新潟医療福祉大・漆原、優勝&プロ入りへ全力尽くす

プロ注目のエース漆原。150キロの速球を武器にチームをけん引する

 ドラフト候補のエースがチームを頂点に導く。関甲新学生野球リーグ1部の新潟医療福祉大は14、15日の第2節(白鴎大野球場)山梨学院大戦で、春季リーグ初戦を迎える。最速150キロの右腕、漆原大晟(4年=新潟明訓)にプロ複数球団が注目。最高学年の今年、初優勝とプロ入りの2つの夢をかなえる

 ゆったりとしたフォームの始動から右腕がしなる。そこから繰り出される直球が漆原の最大の武器。「ちょくちょく出ている」という最速は150キロ。今季初戦の山梨学院大戦に向けて、磨きをかけてきた。

 「今年は投げる試合で全部勝つ。そして優勝したい」。学生最後の年、誰もが認めるエースは初優勝に意欲をあらわにした。「それがプロ入りにつながる」。チームの目標達成と自身の将来をリンクさせる。

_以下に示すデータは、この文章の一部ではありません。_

[config.mk]
export PLATFORM = sky130hd
export DESIGN_NAME = bcp_cmd_sequencer
export DESIGN_NICKNAME = d
export VERILOG_FILES = /design/src/rtl/bcp_cmd_sequencer.sv
export SDC_FILE = /design/constraint.sdc
export NUM_CORES = 1
export LEC_CHECK = 0
export BUFFER_PORTS_ARGS = -buffer_cell sky130_fd_sc_hd__buf_2
export CORE_MARGIN = 1.5
export CORE_UTILIZATION = 50
export CTS_CLUSTER_SIZE = 40
export DETAILED_ROUTE_END_ITERATION = 8
export PLACE_DENSITY = 0.82
export SETUP_SLACK_MARGIN = 0.2
export SLEW_MARGIN = 20
export SYNTH_ARGS = -nofsm -noshare
export SYNTH_HDL_FRONTEND = slang
export SYNTH_SLANG_ARGS = --single-unit
export TNS_END_PERCENT = 5
[constraint.sdc]
create_clock -name clk_i -period 4.5 [get_ports clk_i]
set_input_delay 0.45 -clock clk_i [delete_from_list [all_inputs] [get_ports clk_i]]
set_output_delay 0.45 -clock clk_i [all_outputs]
set_load 0.01 [all_outputs]
**src/rtl/tx_rd_req_engine.sv**
```systemverilog
// Splits read jobs into MRd TLPs on the TRN TX interface and manages the tag pool.
// Optional RD_REQ_32BIT_HDR_EN: emit 3DW MRd headers for addresses below 4 GB.
module tx_rd_req_engine #(
    parameter int TAG_WIDTH     = 5,
    parameter int MAX_RD_REQ_DW = 128
) (
    input  logic                 trn_clk,
    input  logic                 reset_n,
    output logic [63:0]          trn_td,
    output logic [7:0]           trn_trem_n,
    output logic                 trn_tsof_n,
    output logic                 trn_teof_n,
    output logic                 trn_tsrc_rdy_n,
    input  logic                 trn_tdst_rdy_n,
    input  logic [3:0]           trn_tbuf_av,
    input  logic [15:0]          cfg_completer_id,
    input  logic                 rd_req,
    input  logic [63:0]          rd_addr,
    input  logic [12:0]          rd_len_dw,
    output logic                 rd_req_ack,
    output logic                 rd_busy,
    output logic                 rd_done,
    input  logic                 tag_release,
    input  logic [TAG_WIDTH-1:0] tag_release_tag,
    output logic [TAG_WIDTH:0]   tags_in_flight,
    input  logic                 my_turn,
    output logic                 driving_interface
);

    localparam int POOL = 1 << TAG_WIDTH;
    localparam logic [10:0] MAX_DW   = 11'(MAX_RD_REQ_DW);
    localparam logic [10:0] MRRS_MSK = 11'(MAX_RD_REQ_DW - 1);

    typedef enum logic [4:0] {
        IDLE     = 5'b00001,
        LATCH    = 5'b00010,
        HDR      = 5'b00100,
        ADDR     = 5'b01000,
        WAIT_EOF = 5'b10000
    } state_t;

    state_t state, next_state;

    logic [63:0]          job_addr;
    logic [12:0]          remaining;
    logic [10:0]          tlp_len;
    logic [TAG_WIDTH-1:0] cur_tag;
    logic [POOL-1:0]      tag_busy;

    logic [10:0]          dw_off;
    logic [10:0]          room;
    logic [10:0]          next_len;
    logic                 free_any;
    logic [TAG_WIDTH-1:0] free_idx;
    logic                 rel_valid;
    logic                 accept;
    logic                 job_take;
    logic                 start;
    logic                 alloc;
    logic                 eof_acc;
    logic                 last_tlp;
    logic                 use3dw;
    logic [31:0]          hdr_dw0;
    logic [31:0]          hdr_dw1;
    logic [63:0]          addr_beat;
    logic [7:0]           addr_trem;
    logic                 unused_inputs;

    assign unused_inputs = ^{trn_tbuf_av[3:1], rd_addr[1:0]};

    // Length is bounded by the distance to the next MRRS-aligned boundary, which
    // also keeps every TLP inside a 4 KB page since MRRS divides 1024 DWs.
    assign dw_off   = job_addr[12:2] & MRRS_MSK;
    assign room     = MAX_DW - dw_off;
    assign next_len = (remaining < 13'(room)) ? 11'(remaining) : room;

    always_comb begin
        free_any = 1'b0;
        free_idx = '0;
        for (int i = POOL - 1; i >= 0; i--) begin
            if (!tag_busy[i]) begin
                free_any = 1'b1;
                free_idx = TAG_WIDTH'(i);
            end
        end
    end

    assign rel_valid = tag_release && tag_busy[tag_release_tag];
    assign accept    = !trn_tdst_rdy_n;
    assign job_take  = rd_req && !rd_busy;
    assign start     = rd_busy && my_turn && trn_tbuf_av[0] && accept && free_any;
    assign alloc     = (state == IDLE) && start;
    assign eof_acc   = ((state == ADDR) || (state == WAIT_EOF)) && accept;
    assign last_tlp  = (remaining == 13'(tlp_len));

`ifdef RD_REQ_32BIT_HDR_EN
    assign use3dw = (job_addr[63:32] == 32'h0);
`else
    assign use3dw = 1'b0;
`endif

    assign hdr_dw0   = {1'b0, (use3dw ? 2'b00 : 2'b01), 5'b00000, 8'h00, 6'b000000, tlp_len[9:0]};
    assign hdr_dw1   = {cfg_completer_id, 8'(cur_tag), ((tlp_len > 11'd1) ? 4'hF : 4'h0), 4'hF};
    assign addr_beat = use3dw ? {job_addr[31:0], 32'h0} : job_addr;
    assign addr_trem = use3dw ? 8'h0F : 8'h00;

    always_ff @(posedge trn_clk or negedge reset_n) begin
        if (!reset_n) begin
            state <= IDLE;
        end else begin
            state <= next_state;
        end
    end

    always_comb begin
        next_state        = state;
        trn_td            = '0;
        trn_trem_n        = 8'hFF;
        trn_tsof_n        = 1'b1;
        trn_teof_n        = 1'b1;
        trn_tsrc_rdy_n    = 1'b1;
        driving_interface = 1'b0;
        unique case (state)
            IDLE: begin
                if (job_take) begin
                    next_state = LATCH;
                end else if (start) begin
                    next_state = HDR;
                end
            end
            LATCH: next_state = IDLE;
            HDR: begin
                trn_td            = {hdr_dw0, hdr_dw1};
                trn_trem_n        = 8'h00;
                trn_tsof_n        = 1'b0;
                trn_tsrc_rdy_n    = 1'b0;
                driving_interface = 1'b1;
                if (accept) begin
                    next_state = ADDR;
                end
            end
            ADDR, WAIT_EOF: begin
                trn_td            = addr_beat;
                trn_trem_n        = addr_trem;
                trn_teof_n        = 1'b0;
                trn_tsrc_rdy_n    = 1'b0;
                driving_interface = 1'b1;
                next_state        = accept ? IDLE : WAIT_EOF;
            end
            default: next_state = IDLE;
        endcase
    end

    always_ff @(posedge trn_clk or negedge reset_n) begin
        if (!reset_n) begin
            rd_req_ack <= 1'b0;
            rd_done    <= 1'b0;
            rd_busy    <= 1'b0;
        end else begin
            rd_req_ack <= (state == IDLE) && job_take;
            rd_done    <= eof_acc && last_tlp;
            if ((state == IDLE) && job_take) begin
                rd_busy <= 1'b1;
            end else if (eof_acc && last_tlp) begin
                rd_busy <= 1'b0;
            end
        end
    end

    // An allocated tag is always free beforehand, so it never collides with a valid release.
    always_ff @(posedge trn_clk or negedge reset_n) begin
        if (!reset_n) begin
            tag_busy       <= '0;
            tags_in_flight <= '0;
        end else begin
            for (int i = 0; i < POOL; i++) begin
                if (alloc && (free_idx == TAG_WIDTH'(i))) begin
                    tag_busy[i] <= 1'b1;
                end else if (rel_valid && (tag_release_tag == TAG_WIDTH'(i))) begin
                    tag_busy[i] <= 1'b0;
                end
            end
            case ({alloc, rel_valid})
                2'b10:   tags_in_flight <= tags_in_flight + 1'b1;
                2'b01:   tags_in_flight <= tags_in_flight - 1'b1;
                default: tags_in_flight <= tags_in_flight;
            endcase
        end
    end

    always_ff @(posedge trn_clk) begin
        if ((state == IDLE) && job_take) begin
            job_addr  <= {rd_addr[63:2], 2'b00};
            remaining <= rd_len_dw;
        end else if (eof_acc) begin
            job_addr  <= job_addr + {51'h0, tlp_len, 2'b00};
            remaining <= remaining - 13'(tlp_len);
        end
        if (alloc) begin
            tlp_len <= next_len;
            cur_tag <= free_idx;
        end
    end

endmodule
```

 2、3月に行った佐賀、千葉のキャンプにはセ、パ6球団が視察に訪れた。リーグ戦になれば、注目度はさらに上がる。昨春は右肩肩甲骨を痛め、不安をかかえてシーズンに入った。その反省から、今季は万全の体調に仕上げた。

 冬場に筋トレ、走り込みを重点的に行った。公称体重は78キロだが、実際は83キロ。昨秋のリーグ戦後から5キロアップした。直球、スライダー、カーブ、シュートと、持ち球すべての威力と切れが増した手応えがある。

 佐藤和也監督(61)は「今年は1試合1試合がプロ入りの就職試験」と、漆原にあえてプレッシャーをかける。実力的には申し分ない。ただ、「むらがある。いい投球をしていても、突然崩れて簡単に失点する」と安定感を求めた。

 漆原も承知している。「今年の自分のテーマは粘り強さ。精神面が大切」。昨年までは球速に頼り、1人で抑えようとする気持ちが表に出る場面が多かった。

 オープン戦、練習試合を通して意識を変えた。「味方に守ってもらう。ミスした後に気持ちを切り替える」。連打されても失点しなければOK、どんなにいい打者でも7割近くはアウトになる-。結果オーライのポジティブさをマウンドで表に出す。

 自身の成績は、チームの結果とプロへのアピールにつながる。「第一に試合に勝つことに集中する」。二兎(にと)をものにするため、全力を尽くすシーズンが始まる。【斎藤慎一郎】

 ◆漆原大晟(うるしばら・たいせい)1996年(平8)9月10日生まれ、燕市出身。粟生津小2年で野球を始める。吉田中では三条シニアに所属し、3年の時に全国リトルシニア選手権に出場。新潟明訓に進み、1年の夏に全国高校野球選手権に出場。新潟医療福祉大では、1年の秋季リーグ関東学園大戦で、1試合の連続奪三振リーグ新記録の11奪三振をマーク。あこがれのプロ野球選手は楽天則本昂大投手。182センチ、83キロ。右投げ左打ち。